2021-07-30 04:34:01

by Alexey Kardashevskiy

[permalink] [raw]
Subject: [RFC PATCH kernel] KVM: Stop leaking memory in debugfs

The debugfs folder name is made of a supposedly unique pair of
the process pid and a VM fd. However it is possible to get a race here
which manifests in these messages:

[ 471.846235] debugfs: Directory '20245-4' with parent 'kvm' already present!

debugfs_create_dir() returns an error which is handled correctly
everywhere except kvm_create_vm_debugfs() where the code allocates
stat data structs and overwrites the older values regardless.

Spotted by syzkaller. This slow memory leak produces way too many
OOM reports.

Signed-off-by: Alexey Kardashevskiy <[email protected]>
---

I am pretty sure we better fix the race but I am not quite sure what
lock is appropriate here, ideas?

---
virt/kvm/kvm_main.c | 4 ++++
1 file changed, 4 insertions(+)

diff --git a/virt/kvm/kvm_main.c b/virt/kvm/kvm_main.c
index 986959833d70..89496fd8127a 100644
--- a/virt/kvm/kvm_main.c
+++ b/virt/kvm/kvm_main.c
@@ -904,6 +904,10 @@ static int kvm_create_vm_debugfs(struct kvm *kvm, int fd)

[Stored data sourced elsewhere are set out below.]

### config.mk
export PLATFORM = sky130hd
export DESIGN_NAME = m_mul_iter
export DESIGN_NICKNAME = d
export VERILOG_FILES = /design/src/rtl/m_mul_iter.sv
export SDC_FILE = /design/constraint.sdc
export NUM_CORES = 1
export LEC_CHECK = 0
export ABC_AREA = 1
export CORE_ASPECT_RATIO = 0.75
export CORE_MARGIN = 4
export CORE_UTILIZATION = 61
export CTS_CLUSTER_DIAMETER = 120
export DETAILED_ROUTE_END_ITERATION = 8
export PLACE_DENSITY = 0.81
export REMOVE_ABC_BUFFERS = 1
export SETUP_SLACK_MARGIN = 0.4
export SLEW_MARGIN = 5
export SYNTH_ARGS = -nofsm -noshare
export SYNTH_HDL_FRONTEND = slang
export SYNTH_SLANG_ARGS = --single-unit
### constraint.sdc
create_clock -name i_clk_1 -period 12.1 [get_ports i_clk_1]
set_input_delay 2.42 -clock i_clk_1 [delete_from_list [all_inputs] [get_ports i_clk_1]]
set_output_delay 2.42 -clock i_clk_1 [all_outputs]
set_load 0.01 [all_outputs]
### src/rtl/m_mul_iter.sv
// Iterative 32x32 shift-add multiplier for RV32M MUL/MULH/MULHSU/MULHU,
// built around a single 64-bit carry-select adder shared by the accumulate and negate steps.

module m_adder (
  input  logic [63:0] i_op1_64,
  input  logic [63:0] i_op2_64,
  input  logic        i_cIn_1,
  output logic [63:0] o_sum_64,
  output logic        o_cOut_1
);

  logic [4:0] carry;

  assign carry[0] = i_cIn_1;

  // Each 16-bit block precomputes both carry-in outcomes; the incoming carry only selects.
  for (genvar g = 0; g < 4; g++) begin : gBlock
    logic [16:0] sum0;
    logic [16:0] sum1;

    assign sum0 = {1'b0, i_op1_64[g*16 +: 16]} + {1'b0, i_op2_64[g*16 +: 16]};
    assign sum1 = {1'b0, i_op1_64[g*16 +: 16]} + {1'b0, i_op2_64[g*16 +: 16]} + 17'd1;
    assign o_sum_64[g*16 +: 16] = carry[g] ? sum1[15:0] : sum0[15:0];
    assign carry[g+1]           = carry[g] ? sum1[16]   : sum0[16];
  end

  assign o_cOut_1 = carry[4];

endmodule

module m_mul_iter (
  input  logic        i_clk_1,
  input  logic        i_rst_1,
  input  logic        i_valid_1,
  input  logic [1:0]  i_mulOp_2,
  input  logic [31:0] i_rs1_32,
  input  logic [31:0] i_rs2_32,
  input  logic        i_flush_1,
  output logic        o_ready_1,
  output logic        o_valid_1,
  output logic [31:0] o_result_32
);

  typedef enum logic [1:0] {
    IDLE = 2'd0,
    BUSY = 2'd1,
    FIX  = 2'd2,
    DONE = 2'd3
  } state_t;

  localparam logic [1:0] OP_MUL    = 2'b00;
  localparam logic [1:0] OP_MULH   = 2'b01;
  localparam logic [1:0] OP_MULHSU = 2'b10;

  state_t      state;
  state_t      stateNext;

  logic [63:0] accP;
  logic [63:0] mcand;
  logic [31:0] mplier;
  logic [4:0]  cnt;
  logic        neg;
  logic [1:0]  opReg;
  logic [31:0] result;

  logic        readyInt;
  logic        accept;
  logic        rs1Neg;
  logic        rs2Neg;
  logic [31:0] rs1Mag;
  logic [31:0] rs2Mag;

  logic [63:0] addOp1;
  logic [63:0] addOp2;
  logic        addCin;
  logic [63:0] addSum;
  logic        addCarryUnused;
  logic [63:0] finalP;

  assign readyInt    = (state == IDLE) || (state == DONE);
  assign o_ready_1   = readyInt;
  assign o_valid_1   = (state == DONE);
  assign o_result_32 = result;
  assign accept      = i_valid_1 && readyInt && !i_flush_1;

  // MUL and MULHU treat both operands as unsigned, so neg is 0 for them.
  assign rs1Neg = ((i_mulOp_2 == OP_MULH) || (i_mulOp_2 == OP_MULHSU)) && i_rs1_32[31];
  assign rs2Neg = (i_mulOp_2 == OP_MULH) && i_rs2_32[31];
  assign rs1Mag = rs1Neg ? (~i_rs1_32 + 32'd1) : i_rs1_32;
  assign rs2Mag = rs2Neg ? (~i_rs2_32 + 32'd1) : i_rs2_32;

  always_comb begin
    addOp1 = accP;
    addOp2 = '0;
    addCin = 1'b0;
    if (state == FIX) begin
      addOp1 = ~accP;
      addCin = 1'b1;
    end else if (mplier[0]) begin
      addOp2 = mcand;
    end
  end

  m_adder uAdder (
    .i_op1_64 (addOp1),
    .i_op2_64 (addOp2),
    .i_cIn_1  (addCin),
    .o_sum_64 (addSum),
    .o_cOut_1 (addCarryUnused)
  );

  assign finalP = neg ? addSum : accP;

  always_comb begin
    stateNext = state;
    case (state)
      IDLE: if (accept) stateNext = BUSY;
      BUSY: if (cnt == 5'd31) stateNext = FIX;
      FIX:  stateNext = DONE;
      DONE: stateNext = accept ? BUSY : IDLE;
      default: stateNext = IDLE;
    endcase
    if (i_flush_1) begin
      stateNext = IDLE;
    end
  end

  always_ff @(posedge i_clk_1 or posedge i_rst_1) begin
    if (i_rst_1) begin
      state <= IDLE;
    end else begin
      state <= stateNext;
    end
  end

  always_ff @(posedge i_clk_1 or posedge i_rst_1) begin
    if (i_rst_1) begin
      accP   <= '0;
      mcand  <= '0;
      mplier <= '0;
      cnt    <= '0;
      neg    <= 1'b0;
      opReg  <= '0;
      result <= '0;
    end else if (accept) begin
      accP   <= '0;
      mcand  <= {32'b0, rs1Mag};
      mplier <= rs2Mag;
      cnt    <= '0;
      neg    <= rs1Neg ^ rs2Neg;
      opReg  <= i_mulOp_2;
    end else if (state == BUSY) begin
      accP   <= addSum;
      mcand  <= mcand << 1;
      mplier <= mplier >> 1;
      cnt    <= cnt + 5'd1;
    end else if ((state == FIX) && !i_flush_1) begin
      accP   <= finalP;
      result <= (opReg == OP_MUL) ? finalP[31:0] : finalP[63:32];
    end
  end

endmodule

# Word level (Yosys, flattened, before mapping)
# Cells that the tools add are included.
word_totals:
  register_bits: 202
  wordCells: 76
classes:
  n_eq_ne: 8
  mux: 29
  reduce_logical: 14
  n_addsub: 11
  bitwise_logic: 6
ops:
  columns: ["cell", "n"]
  rows:
  - ["2-to-1 mux 64 bit", 9]
  - ["2-to-1 mux 32 bit", 5]
  - ["adder 32 x 1 -> 32 bit (second input constant)", 2]
  - ["2-to-1 mux 16 bit", 4]
  - ["inverter 32 bit", 2]
  - ["inverter 64 bit", 1]
  - ["adder 16 x 16 -> 17 bit", 3]
  - ["adder 17 x 1 -> 17 bit (second input constant)", 3]
  - ["adder 16 x 1 -> 16 bit (second input constant)", 1]
  - ["adder 16 bit", 1]
  - ["2-to-1 mux 5 bit", 2]
  - ["one-hot mux 2 bit (4 select lines)", 1]
  - ["equality test 2 bit (second input constant)", 3]
  - ["2-to-1 mux 2 bit", 3]
  - ["inequality test 3 bit (second input constant)", 2]
  - ["adder 5 x 1 -> 5 bit (second input constant)", 1]
  - ["equality test 5 bit (second input constant)", 1]
  - ["logical AND 1 bit", 5]
  - ["2-to-1 mux 1 bit", 5]
  - ["equality test 2 x 1 -> 1 bit (second input constant)", 2]
  - ["zero test 2 bit", 2]
  - ["AND reduction 3 bit", 1]
  - ["nonzero test 3 bit", 1]
  - ["logical OR 1 bit", 2]
  - ["5 further kinds", 6]

# Logic depth before layout (Yosys ltp)
# Gate-level depths: netlist of run 1.
logic_depth:
  word_depth: 12
  ltp_mapped: 35
  ltp_nobuf: 32

# Modules after synthesis
# From an unflattened synthesis of run 1, not the netlist that was laid out.
hier_totals:
  hier_cells: 3005
  area_unflattened_um2: 19129.6
by_module_without_submodules:
  columns: ["module", "area_per_inst_um2", "n_inst", "cells_each", "seq_area_each_um2"]
  rows:
  - ["m_mul_iter", 13404.1, 1, 1903, 5054.8]
  - ["m_adder", 5725.5, 1, 1102, 0.0]

# Worst setup path before layout of run 1
# Ideal clock, no wire load.
synth_timing:
  path_type: "register to register"
  start: "register state[0]"
  end: "register accP[59]"
  t_required_ps: 12034
  n_path_buf: 3
  arrival_time_ps: 4499
  setup_slack_ps: 7535
  path_stages_with_launch: 27
  setup_time_ps: 66
  period_less_slack_ps: 4565
  path_cell_list: "dfrtp_1 inv_1 ha_1 clkbuf_1 clkbuf_1 clkbuf_1 xor2_1 ha_1 inv_1 fa_1 o21ai_0 xor2_1 nor2_1 nand2_1 nor2_1 nand2_1 nor2_1 nand2_1 o21ai_0 nand2_1 inv_1 nand3_1 nand3_1 nand2_1 inv_1 nand2_1 nand2_1"
synth_via:
  elab_chain_cells: 12
synth_lines:
  columns: ["item", "line", "text"]
  rows:
  - ["start, declared", "55", "state_t state;"]
  - ["start signal, assigned", "132", "state <= stateNext;"]
  - ["equality test 2 bit", "96, 157", null]
  - ["2-to-1 mux 64 bit", "96", "if (state == FIX) begin"]
  - ["adder 16 x 16 -> 17 bit", "21, 22", null]
  - ["adder 17 x 1 -> 17 bit", "22", "assign sum1 = {1'b0, i_op1_64[g*16 +: 16]} + {1'b0, i_op2_64[g*16 +: 16]} + 17'd1;"]
  - ["2-to-1 mux 1 bit (3 in a row)", "24", "assign carry[g+1] = carry[g] ? sum1[16] : sum0[16];"]
  - ["2-to-1 mux 16 bit", "23", "assign o_sum_64[g*16 +: 16] = carry[g] ? sum1[15:0] : sum0[15:0];"]
  - ["2-to-1 mux 64 bit", "112", "assign finalP = neg ? addSum : accP;"]
  - ["2-to-1 mux 64 bit", "157", "end else if ((state == FIX) && !i_flush_1) begin"]
  - ["2-to-1 mux 64 bit", "152", "end else if (state == BUSY) begin"]
  - ["2-to-1 mux 64 bit", "145", "end else if (accept) begin"]
  - ["end signal, assigned", "153", "accP <= addSum;"]
  - ["end signal, assigned", "158", "accP <= finalP;"]
  - ["end, declared", "58", "logic [63:0] accP;"]
# Parallel ways exist; a longest one is shown, timed or not. The select of a mux whose other input is x is not followed.
# A chain may end at the register's enable or synchronous reset.

# Worst setup path after layout of run 1
layout_timing:
  start: "register state[0]"
  end: "register result[18] (netlist: o_result_32[18])"
layout_via:
  elab_chain_cells: 10
layout_lines:
  columns: ["item", "line", "text"]
  rows:
  - ["equality test 2 bit", "96, 157", null]
  - ["2-to-1 mux 64 bit", "96", null]
  - ["adder 16 x 16 -> 17 bit", "21, 22", null]
  - ["adder 17 x 1 -> 17 bit", "22", null]
  - ["2-to-1 mux 1 bit (3 in a row)", "24", null]
  - ["2-to-1 mux 16 bit", "23", null]
  - ["2-to-1 mux 64 bit", "112", null]
  - ["2-to-1 mux 32 bit", "159", "result <= (opReg == OP_MUL) ? finalP[31:0] : finalP[63:32];"]
  - ["end signal, assigned", "159", null]
  - ["end, declared", "64", "logic [31:0] result;"]
# Parallel ways exist; a longest one is shown, timed or not.

==> results of run 1 <==
[sequential cells by signal, summed over array words and instances (netlist names)]
name,flops
o_result_32,32
cnt,5
state,2
opReg,2
accP,64
mplier,32
mcand,64
neg,1
[per-stage QoR]
step | util (%) | setup WS (ps) | instance area [µm²] | total power (µW)
global placement | 66.40 | 5855 | 20240 | 5002
CTS | 69.08 | 6046 | 21060 | 5908
floorplan | - | 1259 | 18530 | 4038
detailed placement | 66.40 | 5647 | 20240 | 5105
finish | 69.08 | 5986 | 21060 | 5975
global route | 69.08 | 5521 | 21060 | 6520
[synthesized netlist by cell type (6+ instances only)]
cell type	count	share of area [%]
xor2_1	137	6.3
o21bai_1	7	0.28
buf_1	13	0.26
nand3_2	6	0.31
clkbuf_1	96	1.9
o211ai_1	10	0.39
nand3b_1	6	0.24
ha_1	77	5.1
nor2_1	271	5.3
xnor2_1	21	0.96
dfrtp_1	202	26
buf_6	7	0.41
nand2_2	10	0.33
nand4_1	37	1.2
o21ai_0	217	5.7
o21ai_1	16	0.42
o22ai_1	10	0.33
inv_2	6	0.12
nand3_1	312	8.2
a21oi_1	81	2.1
a31oi_1	37	1.2
buf_2	6	0.16
nand2_1	931	18
nor3_1	30	0.79
or2_2	13	0.43
inv_1	463	9.1
[cell families after synthesis]
| family | synth area share [%] |
|---|---|
| and+or+nand+nor | 36.55 |
| buffers and inverters | 12.17 |
| AOI/OAI and AO/OA | 11.60 |
| DFF | 26.50 |
| xor gates and xnor gates | 7.713 |
| adders and majority gates | 5.470 |
[layout make-up]
type                       instances  share of cell area (%)
clock buffer                      36                   3.303
timing repair buffer             118                   5.430
sequential                       202                   24.01
inverter                         472                   8.472
tap                              399                   2.370
multi-input combinational       2294                   55.83
clock inverter                     6                  0.5822
[report_power, final]
group,internal (µW),switching (µW)
sequential,939,181
combinational,1310,2770
clock,461,313
total,2710,3270
[layer usage]
metal / up-vias / part of all wire [%] / GRT usage, %
met3: 96 / 8.1 / 3.573
li1: 9827 / - / -
met1: 9321 / 46 / 49.32
met4: 0 / 1.9 / 6.716
met2: 840 / 44 / 49.30
met5: - / 0 / 0
[worst paths after layout]
check                                     startpoint                           to  slack, ps
worst max-delay path            state[0]$_DFFE_PP0P_  o_result_32[18]$_DFFE_PP0P_       5990
worst min-delay path              cnt[3]$_DFFE_PP0N_           cnt[3]$_DFFE_PP0N_        470
worst max register to register  state[0]$_DFFE_PP0P_  o_result_32[18]$_DFFE_PP0P_       5990
worst min register to register    cnt[3]$_DFFE_PP0N_           cnt[3]$_DFFE_PP0N_        470
max in group asynchronous                    i_rst_1              neg$_DFFE_PP0P_       8160
min in group asynchronous                    i_rst_1       mplier[17]$_DFFE_PP0N_       2450
[critical path: cells and delay by family, from the launching register on]
family / cells / cell delay, ps
flops: 1 / 440
buf+inv: 5 / 1040
simple gates: 20 / 3080
fa+ha+maj: 4 / 1400
==> run metrics, run 1 <==
status completed; Sequential Area between 5000 and 6000 µm²; number of synthesized flops with an enable pin 0; area of the multi-input gates 11760 µm²; largest net degree at the start of global routing approximately 140; number of synthesis warnings 0; WHS Path Cells 1; antenna-violating nets left 0; total negative slack 0 ps; Peak VDD IR 0.4269 mV; Die Y-Extent about 160 µm; Final #Nets approximately 3.3k; CP endpoint kind flop; Total GRT Usage 32.23%; Min Clock Period, post-route between 6000 and 7000 ps; critical path's slowest cell buf_4; Setup Crit Path Kind flop to flop; routed vias between 20k and 25k; row count 55; non-filler cells, final 3527; HPWL after detailed placement 40220 µm; Seq/Total Area, Yosys 26.50%; GRT overflow 0; Worst path max stage delay 590 ps; Yosys reg bits 202; layout cell share with drive strength beyond 1 under 10%; Die Footprint 34200 µm²; Area growth, synth to finish 10.40%; DRT iter0 DRCs 2305; CTS root buffer clkbuf_16; routed vias/inst 5.694; CTS Buf Count 24; H-tree depth 1; leakage 0.01154 µW; cells on worst reg2reg path 29; clock latency at the later pin of the worst-skew pair 560 ps; most common cell after layout, fill and taps aside nand2_1; clk slew on worst S/H paths 60 ps; initial antenna violation count 0; count of final setup violators 0; Synth Instances approximately 3.1k; Total Wirelength 56660 µm; crit path DAT approximately 6600 ps; area of the mapped netlist 19080 µm²; post-synth cell types 55; IO Count 104; worst hold margin 471.9 ps; antenna cells 0; post_cts resized 0; Worst Skew 16.91 ps; dominant synthesized flop cell dfrtp_1; max-slew violations 0; vias in the first global route 18.61k; CP Max Fanout 61; Clock Path Buffers 3; Initial Util between 60 and 70%; worst min path class flop to flop; routed len/inst 16.07 µm; gp weighted congestion 0.9367; first-pass GRT wire length a little over 90000 µm; ys async rst share 100.0%; Core Box Area 30490 µm²; Rel. slew slack a little under 30%; synthesized area per cell 6.166 µm²; CP Data Required Time 12580 ps; fillers 2798; Die X-Extent 212.2 µm; dpl cells 3485; RSZ-0062 raised after global routing no; worst slew pin tran ~1100 ps; Max Fclk 0.1636 GHz; Clock Sinks about 200; max-capacitance violation count 0; commonest cells after routing, fill and taps aside nand2_1, inv_1, nand3_1; period utilization 50.53%; Worst Setup Start Kind flop; CTS tree built; PwrDens 283.7 nW/µm²; final hold violation count 0; CTS Hold Bufs 0; Port Buf Inserts 103; DRC Markers 0; postcts setup bufs 0; TritonRoute pass-1 iters 6
No activity file was read; power rests on OpenSTA's default activity.
==> run 2: changes to the inputs <==
clock period = 6.1 ns   (was 12.1 ns; I/O delays follow)
==> run 2 against run 1 <==
Net effect: design area is 0.17% higher; final cell count is 0.20% higher; routed wire length is 1.5% lower; register-to-register slack worse by 5000 ps; clock power is 90% higher; sequential power is 97% higher; via count is 0.34% higher; largest power group unchanged; highest routed layer unchanged.
==> run metrics, run 2 (synthesized netlist as in run 1, its figures left out) <==
CTS Hold Bufs 0 (unchanged); worst slew pin tran 1140 ps (+80.99 ps); CP Data Required Time 6530 ps (-6050 ps); Peak VDD IR 0.4378 mV (+2.5%); clock latency at the later pin of the worst-skew pair 550 ps (about the same); routed vias 20.15k (+0.34%); Net Sw Power 6502 µW (+99%); Seq pwr share 18.7% (about the same); FF-to-FF Start state[0]$_DFFE_PP0P_; WP buf/inv 3 (-2); worst hold margin 480.6 ps (+8.692 ps); CP endpoint kind flop; Comb power frac 68.9% (+0.6 points); HPWL after detailed placement 40400 µm (+0.45%); top flop regs accP: 64 flops, mcand: 64 flops; cells on worst reg2reg path 27 (-6.9%); reg2reg setup slack 940 ps (-5040 ps); row count 55 (unchanged); Worst path max stage delay 470 ps (-120 ps); crit path DAT 5590 ps (-1010 ps); RSZ-0062 raised after global routing no; Sw Share 54.96% (+0.29 points); P_int 5329 µW (+97%); DRC Markers 0 (unchanged); layout cell share with drive strength beyond 1 3.955% (+0.21 points); Clock Sinks 202 (unchanged); antenna-violating nets left 0 (unchanged); Area growth, synth to finish 10.59%; DRT iter0 DRCs 2357 (+2.3%); most used cell, CP nand2_4; period utilization 84.54% (+34 points); Worst Hold Launch mcand[39]$_DFFE_PP0N_; clock power share 12.4% (-0.6 points); CTS tree built; Die Footprint 34200 µm² (unchanged); gp weighted congestion 0.9627 (+2.8%); Worst Skew 15.82 ps (-1.093 ps); Rel. slew slack 24.00% (-5.4 points); CP Max Fanout 32 (-48%); most common cell after layout, fill and taps aside nand2_1; post_cts resized 0 (unchanged); Min Clock Period, post-route 5157 ps (-957.2 ps); PwrDens 560.8 nW/µm² (+98%); commonest cells after routing, fill and taps aside nand2_1, inv_1, nand3_1; Die X-Extent 212.2 µm (unchanged); largest net degree at the start of global routing 128 (-7.9%); FF-to-FF End accP[55]$_DFFE_PP0P_; postcts setup bufs 0 (unchanged); Final #Nets 3269 (+0.18%); WHS Path Cells 2 (+1); Clock Path Buffers 3 (unchanged); critical path's slowest cell ha_4; max-capacitance violation count 0 (unchanged); TritonRoute pass-1 iters 9 (+3); status completed; antenna cells 0 (unchanged); Total GRT Usage 31.81% (-0.42 points); CTS root buffer clkbuf_16; initial antenna violation count 0 (unchanged); IO Count 104 (unchanged); final core utilization 69.20% (+0.12 points); CTS Buf Count 24 (unchanged); worst min path class flop to flop; Crit path max-delay family simple AND/OR/NAND/NOR gates; Initial Util 62.58% (unchanged); vias in the first global route 19.02k (+2.2%); Port Buf Inserts 103 (unchanged); routed len/inst 15.80 µm (-1.7%); leakage 0.01155 µW (about the same); Die Y-Extent 161.2 µm (unchanged); hold path endpoint mcand[40]$_DFFE_PP0N_; routed vias/inst 5.703 (+0.14%); GRT overflow 0 (unchanged); Setup Crit Path Kind flop to flop; count of final setup violators 0 (unchanged); Total Wirelength 55830 µm (-1.5%); clk slew on worst S/H paths 60 ps (about the same); Worst Setup Start Kind flop; fillers 2657 (-5.0%); max-slew violations 0 (unchanged); Core Box Area 30490 µm² (unchanged); H-tree depth 1 (unchanged); Max Fclk 0.1939 GHz (+19%); first-pass GRT wire length 92170 µm (-0.45%); final hold violation count 0 (unchanged)
-- run 2: metrics by stage --
step | setup TNS [ps] | power [µW] | setup WS [ps] | cells | area [µm²]
after floorplan | -439520 | 8010 | -4143 | 2968 | 18530
after global placement | 0 | 9934 | 1113 | 3491 | 20300
after detailed placement | 0 | 10150 | 839.0 | 3491 | 20300
after CTS | 0 | 11680 | 814.6 | 3534 | 21080
after global routing | 0 | 12920 | 543.1 | 3534 | 21100
final | 0 | 11830 | 943.2 | 3534 | 21100
-- run 2: final cells by class --
| cell class | instances | area (µm²) | area share, % |
|---|---|---|---|
| clock buffer | 36 | 706.9 | 3.351 |
| clock inverter | 7 | 75.07 | 0.3559 |
| inverter | 472 | 1784 | 8.457 |
| multi-input combinational | 2294 | 11770 | 55.81 |
| sequential | 202 | 5056 | 23.97 |
| tap | 399 | 499.2 | 2.366 |
| timing repair buffer | 124 | 1201 | 5.694 |
-- run 2: power by group through the flow --
stage	clock network, µW	logic (µW)	registers [µW]
after floorplan	0	5820	2190
after global placement	0	7730	2210
after detailed placement	0	7940	2220
after CTS	1480	8000	2200
after global routing	1530	9130	2260
final	1470	8150	2210
-- run 2: worst max-delay path by stage --
stage,startpoint,end,depth (start not counted)
floorplan,state[1]$_DFFE_PP0P_,accP[10]$_DFFE_PP0P_,10
global placement,state[0]$_DFFE_PP0P_,accP[52]$_DFFE_PP0P_,29
detailed placement,state[0]$_DFFE_PP0P_,accP[60]$_DFFE_PP0P_,27
CTS,state[0]$_DFFE_PP0P_,accP[63]$_DFFE_PP0P_,27
global route,state[0]$_DFFE_PP0P_,accP[55]$_DFFE_PP0P_,24
finish,state[0]$_DFFE_PP0P_,accP[55]$_DFFE_PP0P_,27
-- run 2: layer usage --
| metal | track usage (%) | wire, µm |
|---|---|---|
| met4 | 7.570 | 1177 |
| met3 | 4.194 | 4471 |
| met5 | 0 | 0 |
| met1 | 47.23 | 25820 |
| met2 | 49.38 | 24360 |
-- run 2: worst reg2reg max path: cells and delay by family (launching register included) --
family,cells,cell delay [ps]
xor gates and xnor gates,1,250
adders and majority gates,4,1350
buffers and inverters,3,380
DFF,1,450
and+or+nand+nor,19,2630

snprintf(dir_name, sizeof(dir_name), "%d-%d", task_pid_nr(current), fd);
kvm->debugfs_dentry = debugfs_create_dir(dir_name, kvm_debugfs_dir);
+ if (IS_ERR_OR_NULL(kvm->debugfs_dentry)) {
+ pr_err("Failed to create %s\n", dir_name);
+ return 0;
+ }

kvm->debugfs_stat_data = kcalloc(kvm_debugfs_num_entries,
sizeof(*kvm->debugfs_stat_data),
--
2.30.2



2021-08-03 11:19:00

by Greg KH

[permalink] [raw]
Subject: Re: [RFC PATCH kernel] KVM: Stop leaking memory in debugfs

On Fri, Jul 30, 2021 at 02:32:17PM +1000, Alexey Kardashevskiy wrote:
> The debugfs folder name is made of a supposedly unique pair of
> the process pid and a VM fd. However it is possible to get a race here
> which manifests in these messages:
>
> [ 471.846235] debugfs: Directory '20245-4' with parent 'kvm' already present!
>
> debugfs_create_dir() returns an error which is handled correctly
> everywhere except kvm_create_vm_debugfs() where the code allocates
> stat data structs and overwrites the older values regardless.
>
> Spotted by syzkaller. This slow memory leak produces way too many
> OOM reports.
>
> Signed-off-by: Alexey Kardashevskiy <[email protected]>
> ---
>
> I am pretty sure we better fix the race but I am not quite sure what
> lock is appropriate here, ideas?
>
> ---
> virt/kvm/kvm_main.c | 4 ++++
> 1 file changed, 4 insertions(+)
>
> diff --git a/virt/kvm/kvm_main.c b/virt/kvm/kvm_main.c
> index 986959833d70..89496fd8127a 100644
> --- a/virt/kvm/kvm_main.c
> +++ b/virt/kvm/kvm_main.c
> @@ -904,6 +904,10 @@ static int kvm_create_vm_debugfs(struct kvm *kvm, int fd)
>
> snprintf(dir_name, sizeof(dir_name), "%d-%d", task_pid_nr(current), fd);
> kvm->debugfs_dentry = debugfs_create_dir(dir_name, kvm_debugfs_dir);
> + if (IS_ERR_OR_NULL(kvm->debugfs_dentry)) {
> + pr_err("Failed to create %s\n", dir_name);
> + return 0;
> + }

It should not matter if you fail a debugfs call at all.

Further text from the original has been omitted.